* Exercise brief
A verbatim reproduction of the lines below, from the line containing "xor+xnor,1,0.20" through the line containing "export CORE_MARGIN = 1", both ends included, is the whole required output.

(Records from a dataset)

====

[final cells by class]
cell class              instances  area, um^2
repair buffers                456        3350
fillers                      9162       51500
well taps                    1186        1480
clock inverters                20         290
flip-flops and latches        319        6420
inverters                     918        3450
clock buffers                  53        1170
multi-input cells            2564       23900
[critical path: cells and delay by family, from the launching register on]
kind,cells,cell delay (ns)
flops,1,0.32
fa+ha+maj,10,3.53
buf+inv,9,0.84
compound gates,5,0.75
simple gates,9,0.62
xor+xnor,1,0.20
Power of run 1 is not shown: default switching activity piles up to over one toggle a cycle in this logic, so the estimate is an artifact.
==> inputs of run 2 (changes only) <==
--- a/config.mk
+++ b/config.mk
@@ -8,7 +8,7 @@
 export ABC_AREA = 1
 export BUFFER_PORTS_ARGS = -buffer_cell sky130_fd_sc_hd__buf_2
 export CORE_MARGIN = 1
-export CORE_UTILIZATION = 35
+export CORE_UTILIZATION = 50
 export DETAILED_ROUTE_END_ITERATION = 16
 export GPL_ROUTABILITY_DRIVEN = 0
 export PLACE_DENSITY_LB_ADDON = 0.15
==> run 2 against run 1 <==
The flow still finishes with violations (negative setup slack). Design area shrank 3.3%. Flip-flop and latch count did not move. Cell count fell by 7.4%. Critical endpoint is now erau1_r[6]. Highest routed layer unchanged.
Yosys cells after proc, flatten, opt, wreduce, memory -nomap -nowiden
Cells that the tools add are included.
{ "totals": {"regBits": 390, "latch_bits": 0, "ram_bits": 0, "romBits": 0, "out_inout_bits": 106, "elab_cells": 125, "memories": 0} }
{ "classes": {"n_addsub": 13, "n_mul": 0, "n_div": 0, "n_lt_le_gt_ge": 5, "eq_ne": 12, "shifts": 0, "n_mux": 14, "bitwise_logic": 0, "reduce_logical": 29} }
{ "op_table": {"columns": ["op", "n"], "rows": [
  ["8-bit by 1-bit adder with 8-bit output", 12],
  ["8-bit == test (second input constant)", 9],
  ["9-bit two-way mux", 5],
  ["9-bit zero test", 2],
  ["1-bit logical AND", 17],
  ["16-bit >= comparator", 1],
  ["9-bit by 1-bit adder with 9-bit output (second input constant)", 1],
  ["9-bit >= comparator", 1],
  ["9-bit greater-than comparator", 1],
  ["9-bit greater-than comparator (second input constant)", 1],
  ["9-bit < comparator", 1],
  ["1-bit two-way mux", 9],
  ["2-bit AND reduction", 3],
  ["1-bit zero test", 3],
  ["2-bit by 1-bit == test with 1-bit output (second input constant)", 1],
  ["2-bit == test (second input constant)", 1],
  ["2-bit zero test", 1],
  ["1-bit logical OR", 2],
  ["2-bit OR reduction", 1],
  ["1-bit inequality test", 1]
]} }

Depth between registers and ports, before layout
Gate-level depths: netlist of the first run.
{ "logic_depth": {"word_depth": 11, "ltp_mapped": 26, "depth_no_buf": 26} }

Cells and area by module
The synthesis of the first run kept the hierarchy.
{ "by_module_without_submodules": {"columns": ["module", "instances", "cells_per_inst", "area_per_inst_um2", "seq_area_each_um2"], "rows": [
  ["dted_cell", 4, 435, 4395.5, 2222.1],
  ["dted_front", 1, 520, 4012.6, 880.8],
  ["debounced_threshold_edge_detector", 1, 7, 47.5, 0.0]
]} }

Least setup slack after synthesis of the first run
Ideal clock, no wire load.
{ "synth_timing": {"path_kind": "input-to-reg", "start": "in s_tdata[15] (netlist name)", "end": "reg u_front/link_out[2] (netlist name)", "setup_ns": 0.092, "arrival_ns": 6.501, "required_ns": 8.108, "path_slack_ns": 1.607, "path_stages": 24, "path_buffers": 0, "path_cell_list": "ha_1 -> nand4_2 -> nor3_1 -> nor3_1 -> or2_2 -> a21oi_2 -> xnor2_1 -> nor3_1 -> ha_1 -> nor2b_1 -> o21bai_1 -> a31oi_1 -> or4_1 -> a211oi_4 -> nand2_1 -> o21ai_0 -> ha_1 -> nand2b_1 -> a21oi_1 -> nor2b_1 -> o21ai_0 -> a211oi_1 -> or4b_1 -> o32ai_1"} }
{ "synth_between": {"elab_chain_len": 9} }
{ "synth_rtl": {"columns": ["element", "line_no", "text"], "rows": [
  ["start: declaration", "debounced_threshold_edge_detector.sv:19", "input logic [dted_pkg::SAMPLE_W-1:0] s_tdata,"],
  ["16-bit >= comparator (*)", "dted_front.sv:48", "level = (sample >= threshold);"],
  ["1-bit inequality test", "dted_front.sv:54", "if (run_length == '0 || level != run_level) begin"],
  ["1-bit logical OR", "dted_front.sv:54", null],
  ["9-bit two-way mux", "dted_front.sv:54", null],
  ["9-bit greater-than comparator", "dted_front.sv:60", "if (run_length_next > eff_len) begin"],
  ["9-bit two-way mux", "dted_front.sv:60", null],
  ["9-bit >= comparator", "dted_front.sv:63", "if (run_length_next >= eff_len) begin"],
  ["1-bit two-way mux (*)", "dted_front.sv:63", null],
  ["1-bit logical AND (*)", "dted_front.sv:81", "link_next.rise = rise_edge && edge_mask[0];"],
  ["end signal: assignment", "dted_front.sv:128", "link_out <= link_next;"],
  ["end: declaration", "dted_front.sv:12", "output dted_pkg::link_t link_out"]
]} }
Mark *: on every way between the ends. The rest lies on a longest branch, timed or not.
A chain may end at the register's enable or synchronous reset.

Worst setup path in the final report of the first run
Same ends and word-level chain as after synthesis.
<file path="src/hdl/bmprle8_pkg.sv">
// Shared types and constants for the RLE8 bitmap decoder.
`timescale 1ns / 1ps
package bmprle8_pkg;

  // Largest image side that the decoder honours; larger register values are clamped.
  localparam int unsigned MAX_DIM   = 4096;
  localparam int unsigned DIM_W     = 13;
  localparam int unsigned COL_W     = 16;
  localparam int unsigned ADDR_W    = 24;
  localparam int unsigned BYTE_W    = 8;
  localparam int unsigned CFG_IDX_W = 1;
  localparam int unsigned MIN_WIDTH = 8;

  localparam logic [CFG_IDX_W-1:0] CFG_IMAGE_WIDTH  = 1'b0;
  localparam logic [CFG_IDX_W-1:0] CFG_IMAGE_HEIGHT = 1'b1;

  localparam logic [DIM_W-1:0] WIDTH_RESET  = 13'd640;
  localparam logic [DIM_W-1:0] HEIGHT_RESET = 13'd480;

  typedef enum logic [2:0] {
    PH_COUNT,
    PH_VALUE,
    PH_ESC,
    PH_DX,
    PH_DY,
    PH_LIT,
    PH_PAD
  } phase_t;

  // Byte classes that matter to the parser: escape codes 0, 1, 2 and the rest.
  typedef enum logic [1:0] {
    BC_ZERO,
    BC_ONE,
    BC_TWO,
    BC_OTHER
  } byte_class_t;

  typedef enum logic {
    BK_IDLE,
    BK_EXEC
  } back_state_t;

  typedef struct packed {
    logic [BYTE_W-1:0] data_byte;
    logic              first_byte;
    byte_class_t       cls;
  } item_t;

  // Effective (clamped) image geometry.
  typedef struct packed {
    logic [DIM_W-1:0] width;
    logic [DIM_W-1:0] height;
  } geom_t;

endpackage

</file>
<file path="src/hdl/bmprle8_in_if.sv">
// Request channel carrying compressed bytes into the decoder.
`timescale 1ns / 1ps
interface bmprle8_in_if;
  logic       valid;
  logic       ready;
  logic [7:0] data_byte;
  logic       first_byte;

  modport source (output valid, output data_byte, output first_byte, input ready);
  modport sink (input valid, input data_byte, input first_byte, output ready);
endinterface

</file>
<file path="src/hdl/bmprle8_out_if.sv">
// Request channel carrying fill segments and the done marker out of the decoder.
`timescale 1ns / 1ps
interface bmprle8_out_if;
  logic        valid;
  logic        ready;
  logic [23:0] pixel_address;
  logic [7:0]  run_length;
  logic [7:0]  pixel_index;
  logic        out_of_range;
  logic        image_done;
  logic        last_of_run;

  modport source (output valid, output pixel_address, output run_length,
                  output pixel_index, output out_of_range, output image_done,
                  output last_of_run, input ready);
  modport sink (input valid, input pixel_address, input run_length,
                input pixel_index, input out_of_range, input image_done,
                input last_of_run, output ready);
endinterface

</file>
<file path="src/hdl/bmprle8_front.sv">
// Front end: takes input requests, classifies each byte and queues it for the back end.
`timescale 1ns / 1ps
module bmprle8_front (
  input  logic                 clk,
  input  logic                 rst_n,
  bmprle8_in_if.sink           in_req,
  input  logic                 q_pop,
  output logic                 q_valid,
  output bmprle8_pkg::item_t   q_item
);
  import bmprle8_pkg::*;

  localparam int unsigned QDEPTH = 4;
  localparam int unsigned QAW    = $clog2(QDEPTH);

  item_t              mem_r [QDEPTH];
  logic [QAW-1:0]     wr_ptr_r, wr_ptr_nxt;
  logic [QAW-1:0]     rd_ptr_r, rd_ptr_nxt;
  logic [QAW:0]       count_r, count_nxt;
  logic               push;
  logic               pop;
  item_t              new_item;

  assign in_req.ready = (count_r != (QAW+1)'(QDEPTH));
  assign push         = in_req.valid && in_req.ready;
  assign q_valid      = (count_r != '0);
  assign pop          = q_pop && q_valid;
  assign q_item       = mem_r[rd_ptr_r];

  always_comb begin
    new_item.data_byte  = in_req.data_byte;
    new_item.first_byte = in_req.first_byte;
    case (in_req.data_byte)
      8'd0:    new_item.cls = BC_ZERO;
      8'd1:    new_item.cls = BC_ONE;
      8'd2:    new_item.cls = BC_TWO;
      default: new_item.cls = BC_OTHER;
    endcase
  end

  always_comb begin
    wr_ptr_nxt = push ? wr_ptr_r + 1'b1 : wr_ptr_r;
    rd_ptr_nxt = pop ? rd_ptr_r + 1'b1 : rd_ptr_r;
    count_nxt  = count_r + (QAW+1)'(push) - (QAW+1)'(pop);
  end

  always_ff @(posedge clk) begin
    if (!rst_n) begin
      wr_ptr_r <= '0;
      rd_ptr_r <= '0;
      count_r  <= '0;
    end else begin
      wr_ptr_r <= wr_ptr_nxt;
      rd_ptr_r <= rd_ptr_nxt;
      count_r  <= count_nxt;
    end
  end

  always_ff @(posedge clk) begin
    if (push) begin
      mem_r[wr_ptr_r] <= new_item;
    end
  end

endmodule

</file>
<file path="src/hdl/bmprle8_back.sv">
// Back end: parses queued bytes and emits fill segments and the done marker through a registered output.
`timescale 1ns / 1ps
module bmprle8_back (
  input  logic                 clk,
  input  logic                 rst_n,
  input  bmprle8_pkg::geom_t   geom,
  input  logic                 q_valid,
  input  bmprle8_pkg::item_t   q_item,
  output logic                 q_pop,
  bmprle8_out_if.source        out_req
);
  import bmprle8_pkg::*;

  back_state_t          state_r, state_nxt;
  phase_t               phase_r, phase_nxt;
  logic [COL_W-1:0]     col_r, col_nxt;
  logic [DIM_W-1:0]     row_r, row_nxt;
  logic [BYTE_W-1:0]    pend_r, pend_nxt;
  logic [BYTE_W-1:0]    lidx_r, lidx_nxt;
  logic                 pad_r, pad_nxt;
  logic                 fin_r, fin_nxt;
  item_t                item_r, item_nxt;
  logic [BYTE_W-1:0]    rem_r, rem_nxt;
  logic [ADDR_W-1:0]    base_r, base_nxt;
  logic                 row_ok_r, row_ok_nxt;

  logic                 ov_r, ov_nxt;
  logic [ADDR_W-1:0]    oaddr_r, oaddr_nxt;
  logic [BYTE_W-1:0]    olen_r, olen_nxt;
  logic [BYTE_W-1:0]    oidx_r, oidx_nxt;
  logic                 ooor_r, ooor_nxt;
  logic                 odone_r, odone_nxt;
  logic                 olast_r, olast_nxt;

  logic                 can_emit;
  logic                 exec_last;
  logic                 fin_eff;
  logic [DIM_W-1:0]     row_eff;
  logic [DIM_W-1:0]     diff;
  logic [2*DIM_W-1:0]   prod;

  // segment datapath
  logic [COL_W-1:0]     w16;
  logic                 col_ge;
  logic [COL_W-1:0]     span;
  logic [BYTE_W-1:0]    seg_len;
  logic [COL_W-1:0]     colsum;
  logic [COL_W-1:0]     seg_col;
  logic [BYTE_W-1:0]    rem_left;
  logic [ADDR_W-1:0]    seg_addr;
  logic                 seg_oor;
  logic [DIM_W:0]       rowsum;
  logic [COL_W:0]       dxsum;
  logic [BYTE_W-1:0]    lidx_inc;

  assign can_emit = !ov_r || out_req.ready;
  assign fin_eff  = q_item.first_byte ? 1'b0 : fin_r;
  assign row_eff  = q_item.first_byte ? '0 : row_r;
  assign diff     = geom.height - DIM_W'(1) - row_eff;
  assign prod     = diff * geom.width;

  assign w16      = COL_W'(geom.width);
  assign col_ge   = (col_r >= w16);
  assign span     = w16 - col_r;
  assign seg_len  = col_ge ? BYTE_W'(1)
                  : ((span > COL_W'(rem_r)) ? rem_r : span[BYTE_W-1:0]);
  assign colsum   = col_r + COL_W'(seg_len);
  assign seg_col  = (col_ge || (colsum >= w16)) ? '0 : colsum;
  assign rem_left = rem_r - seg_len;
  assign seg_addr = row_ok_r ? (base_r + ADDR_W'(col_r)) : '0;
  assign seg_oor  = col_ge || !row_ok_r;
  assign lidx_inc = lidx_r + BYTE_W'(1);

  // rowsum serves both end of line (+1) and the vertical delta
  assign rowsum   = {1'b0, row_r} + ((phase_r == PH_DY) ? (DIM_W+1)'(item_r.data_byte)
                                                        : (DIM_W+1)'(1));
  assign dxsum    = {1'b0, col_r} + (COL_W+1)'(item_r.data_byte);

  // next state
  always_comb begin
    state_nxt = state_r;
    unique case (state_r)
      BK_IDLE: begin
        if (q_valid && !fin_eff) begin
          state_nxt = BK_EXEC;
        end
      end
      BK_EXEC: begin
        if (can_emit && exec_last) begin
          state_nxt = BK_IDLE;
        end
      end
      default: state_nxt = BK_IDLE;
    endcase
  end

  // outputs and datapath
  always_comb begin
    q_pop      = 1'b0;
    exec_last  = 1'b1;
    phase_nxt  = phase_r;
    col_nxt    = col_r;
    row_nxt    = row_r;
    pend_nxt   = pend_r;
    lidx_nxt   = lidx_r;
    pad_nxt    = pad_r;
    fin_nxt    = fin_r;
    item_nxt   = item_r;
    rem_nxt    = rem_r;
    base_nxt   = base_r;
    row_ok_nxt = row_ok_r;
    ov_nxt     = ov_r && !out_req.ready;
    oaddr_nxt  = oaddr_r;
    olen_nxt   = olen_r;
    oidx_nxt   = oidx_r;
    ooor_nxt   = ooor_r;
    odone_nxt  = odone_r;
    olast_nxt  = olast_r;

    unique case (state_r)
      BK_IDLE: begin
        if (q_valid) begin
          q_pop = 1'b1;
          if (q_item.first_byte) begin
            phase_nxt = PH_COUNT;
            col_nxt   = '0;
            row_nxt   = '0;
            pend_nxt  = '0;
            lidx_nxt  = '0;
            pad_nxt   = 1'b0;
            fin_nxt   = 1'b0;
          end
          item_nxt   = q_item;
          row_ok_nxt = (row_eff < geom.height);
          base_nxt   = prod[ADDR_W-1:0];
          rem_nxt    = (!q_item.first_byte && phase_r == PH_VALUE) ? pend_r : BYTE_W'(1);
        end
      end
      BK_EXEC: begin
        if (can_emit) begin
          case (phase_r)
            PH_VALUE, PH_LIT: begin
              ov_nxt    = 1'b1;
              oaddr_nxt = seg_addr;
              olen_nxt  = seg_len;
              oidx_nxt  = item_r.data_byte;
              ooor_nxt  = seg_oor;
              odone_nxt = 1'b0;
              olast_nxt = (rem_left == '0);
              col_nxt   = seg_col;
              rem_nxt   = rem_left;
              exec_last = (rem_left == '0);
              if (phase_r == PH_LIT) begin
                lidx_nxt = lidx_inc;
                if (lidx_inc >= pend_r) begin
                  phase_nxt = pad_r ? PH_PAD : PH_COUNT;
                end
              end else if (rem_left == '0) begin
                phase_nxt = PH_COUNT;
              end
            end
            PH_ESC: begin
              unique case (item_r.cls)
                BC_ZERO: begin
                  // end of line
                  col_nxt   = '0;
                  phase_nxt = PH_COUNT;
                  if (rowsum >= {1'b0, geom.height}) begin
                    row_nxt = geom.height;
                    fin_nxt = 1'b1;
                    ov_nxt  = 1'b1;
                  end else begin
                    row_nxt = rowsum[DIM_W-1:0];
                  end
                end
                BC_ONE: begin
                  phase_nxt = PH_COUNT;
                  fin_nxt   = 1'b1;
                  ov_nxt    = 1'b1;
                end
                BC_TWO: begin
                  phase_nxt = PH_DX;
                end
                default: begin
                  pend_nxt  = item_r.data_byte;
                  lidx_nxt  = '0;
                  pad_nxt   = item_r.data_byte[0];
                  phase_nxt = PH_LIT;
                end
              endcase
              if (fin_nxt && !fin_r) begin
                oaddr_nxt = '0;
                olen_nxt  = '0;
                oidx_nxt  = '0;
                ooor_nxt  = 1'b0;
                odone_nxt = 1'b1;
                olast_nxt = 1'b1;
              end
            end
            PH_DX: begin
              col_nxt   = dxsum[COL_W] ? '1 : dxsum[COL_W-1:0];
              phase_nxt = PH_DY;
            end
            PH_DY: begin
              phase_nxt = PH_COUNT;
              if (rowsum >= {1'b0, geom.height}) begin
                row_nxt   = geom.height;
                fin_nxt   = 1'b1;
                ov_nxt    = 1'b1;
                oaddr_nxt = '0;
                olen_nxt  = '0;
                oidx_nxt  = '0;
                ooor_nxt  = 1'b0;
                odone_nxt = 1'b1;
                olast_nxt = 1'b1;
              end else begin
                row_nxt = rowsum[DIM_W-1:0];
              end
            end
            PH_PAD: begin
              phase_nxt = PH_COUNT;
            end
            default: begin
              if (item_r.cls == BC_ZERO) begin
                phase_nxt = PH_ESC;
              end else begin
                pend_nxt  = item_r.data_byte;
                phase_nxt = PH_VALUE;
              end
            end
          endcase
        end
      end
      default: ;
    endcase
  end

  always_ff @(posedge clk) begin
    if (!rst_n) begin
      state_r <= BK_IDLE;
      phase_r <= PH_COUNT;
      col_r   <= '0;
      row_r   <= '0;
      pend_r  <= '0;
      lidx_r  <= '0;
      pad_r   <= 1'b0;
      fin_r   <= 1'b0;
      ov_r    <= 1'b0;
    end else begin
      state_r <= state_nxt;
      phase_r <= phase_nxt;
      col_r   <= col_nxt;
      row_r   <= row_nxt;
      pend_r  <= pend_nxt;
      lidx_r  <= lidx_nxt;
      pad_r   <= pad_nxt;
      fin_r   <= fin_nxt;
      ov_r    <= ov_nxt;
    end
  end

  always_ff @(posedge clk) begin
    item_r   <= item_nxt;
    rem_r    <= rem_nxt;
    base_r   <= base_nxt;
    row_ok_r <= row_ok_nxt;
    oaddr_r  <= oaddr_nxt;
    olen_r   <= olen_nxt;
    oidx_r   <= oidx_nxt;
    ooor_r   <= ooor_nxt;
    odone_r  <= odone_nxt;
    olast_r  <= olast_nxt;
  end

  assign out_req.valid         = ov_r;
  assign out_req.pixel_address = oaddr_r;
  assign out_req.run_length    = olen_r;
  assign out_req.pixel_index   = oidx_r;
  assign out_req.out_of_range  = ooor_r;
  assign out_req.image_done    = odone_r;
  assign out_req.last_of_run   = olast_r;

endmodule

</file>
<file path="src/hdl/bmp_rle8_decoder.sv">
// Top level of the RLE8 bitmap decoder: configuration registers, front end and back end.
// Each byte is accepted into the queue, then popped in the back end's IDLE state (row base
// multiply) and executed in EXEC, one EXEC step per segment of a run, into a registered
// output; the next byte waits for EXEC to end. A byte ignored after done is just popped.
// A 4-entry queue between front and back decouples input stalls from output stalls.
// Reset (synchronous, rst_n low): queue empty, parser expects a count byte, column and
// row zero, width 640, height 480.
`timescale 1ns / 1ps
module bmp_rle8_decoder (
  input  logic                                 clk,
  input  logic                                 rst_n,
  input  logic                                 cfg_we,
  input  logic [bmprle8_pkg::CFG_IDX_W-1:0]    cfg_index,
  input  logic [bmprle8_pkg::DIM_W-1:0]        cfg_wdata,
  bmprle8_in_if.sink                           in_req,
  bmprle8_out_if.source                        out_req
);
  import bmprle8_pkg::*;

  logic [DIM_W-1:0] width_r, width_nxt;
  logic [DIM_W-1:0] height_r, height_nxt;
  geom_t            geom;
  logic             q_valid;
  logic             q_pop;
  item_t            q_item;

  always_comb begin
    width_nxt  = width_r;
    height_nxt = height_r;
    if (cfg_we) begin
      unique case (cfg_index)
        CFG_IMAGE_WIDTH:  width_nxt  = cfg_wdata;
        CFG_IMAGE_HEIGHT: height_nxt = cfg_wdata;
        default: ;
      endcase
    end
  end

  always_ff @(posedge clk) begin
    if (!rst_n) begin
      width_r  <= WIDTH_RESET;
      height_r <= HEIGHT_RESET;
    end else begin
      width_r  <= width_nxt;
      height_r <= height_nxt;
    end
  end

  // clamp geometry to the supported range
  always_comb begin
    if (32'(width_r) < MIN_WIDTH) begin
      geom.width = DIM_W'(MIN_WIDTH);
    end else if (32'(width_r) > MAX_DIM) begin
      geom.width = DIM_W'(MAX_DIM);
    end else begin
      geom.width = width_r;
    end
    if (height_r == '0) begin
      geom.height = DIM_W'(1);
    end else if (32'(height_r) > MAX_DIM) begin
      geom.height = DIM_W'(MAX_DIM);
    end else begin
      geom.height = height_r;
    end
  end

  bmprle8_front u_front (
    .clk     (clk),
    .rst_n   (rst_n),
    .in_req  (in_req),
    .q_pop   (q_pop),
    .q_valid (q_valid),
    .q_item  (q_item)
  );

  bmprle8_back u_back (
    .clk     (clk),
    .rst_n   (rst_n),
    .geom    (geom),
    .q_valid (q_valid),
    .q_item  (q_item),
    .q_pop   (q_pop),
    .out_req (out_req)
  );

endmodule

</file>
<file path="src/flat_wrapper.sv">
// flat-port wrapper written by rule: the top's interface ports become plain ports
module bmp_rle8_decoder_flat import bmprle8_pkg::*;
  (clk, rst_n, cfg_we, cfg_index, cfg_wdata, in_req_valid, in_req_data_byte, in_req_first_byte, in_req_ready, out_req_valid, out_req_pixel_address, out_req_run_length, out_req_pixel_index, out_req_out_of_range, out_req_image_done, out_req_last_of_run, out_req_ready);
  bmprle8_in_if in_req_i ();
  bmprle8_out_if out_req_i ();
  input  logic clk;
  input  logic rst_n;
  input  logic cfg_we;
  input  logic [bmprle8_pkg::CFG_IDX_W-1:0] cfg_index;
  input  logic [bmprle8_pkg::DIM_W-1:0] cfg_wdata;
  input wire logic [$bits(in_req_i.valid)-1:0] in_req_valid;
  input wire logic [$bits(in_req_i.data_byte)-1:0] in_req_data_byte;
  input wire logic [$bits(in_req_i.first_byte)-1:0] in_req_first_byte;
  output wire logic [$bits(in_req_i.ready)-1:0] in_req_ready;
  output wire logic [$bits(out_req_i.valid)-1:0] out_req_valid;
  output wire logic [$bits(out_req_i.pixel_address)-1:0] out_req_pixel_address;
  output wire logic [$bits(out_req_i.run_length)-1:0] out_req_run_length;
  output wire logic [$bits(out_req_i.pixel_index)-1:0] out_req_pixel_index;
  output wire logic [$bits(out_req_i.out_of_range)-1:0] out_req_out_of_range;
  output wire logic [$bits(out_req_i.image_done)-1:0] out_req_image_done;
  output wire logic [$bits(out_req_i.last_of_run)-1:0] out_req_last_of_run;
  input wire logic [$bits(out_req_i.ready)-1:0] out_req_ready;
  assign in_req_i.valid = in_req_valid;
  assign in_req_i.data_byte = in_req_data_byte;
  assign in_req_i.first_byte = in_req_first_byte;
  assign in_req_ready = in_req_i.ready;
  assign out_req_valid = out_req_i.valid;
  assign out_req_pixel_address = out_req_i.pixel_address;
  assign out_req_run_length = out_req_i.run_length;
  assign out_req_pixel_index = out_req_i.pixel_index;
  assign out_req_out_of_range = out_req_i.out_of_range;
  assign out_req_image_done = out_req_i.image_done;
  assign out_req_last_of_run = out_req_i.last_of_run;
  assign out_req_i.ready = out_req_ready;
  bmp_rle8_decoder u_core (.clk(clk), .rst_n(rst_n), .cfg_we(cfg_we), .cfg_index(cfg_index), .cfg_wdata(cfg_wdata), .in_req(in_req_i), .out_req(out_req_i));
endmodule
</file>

====

* Result of this exercise
xor+xnor,1,0.20
Power of run 1 is not shown: default switching activity piles up to over one toggle a cycle in this logic, so the estimate is an artifact.
==> inputs of run 2 (changes only) <==
--- a/config.mk
+++ b/config.mk
@@ -8,7 +8,7 @@
 export ABC_AREA = 1
 export BUFFER_PORTS_ARGS = -buffer_cell sky130_fd_sc_hd__buf_2
 export CORE_MARGIN = 1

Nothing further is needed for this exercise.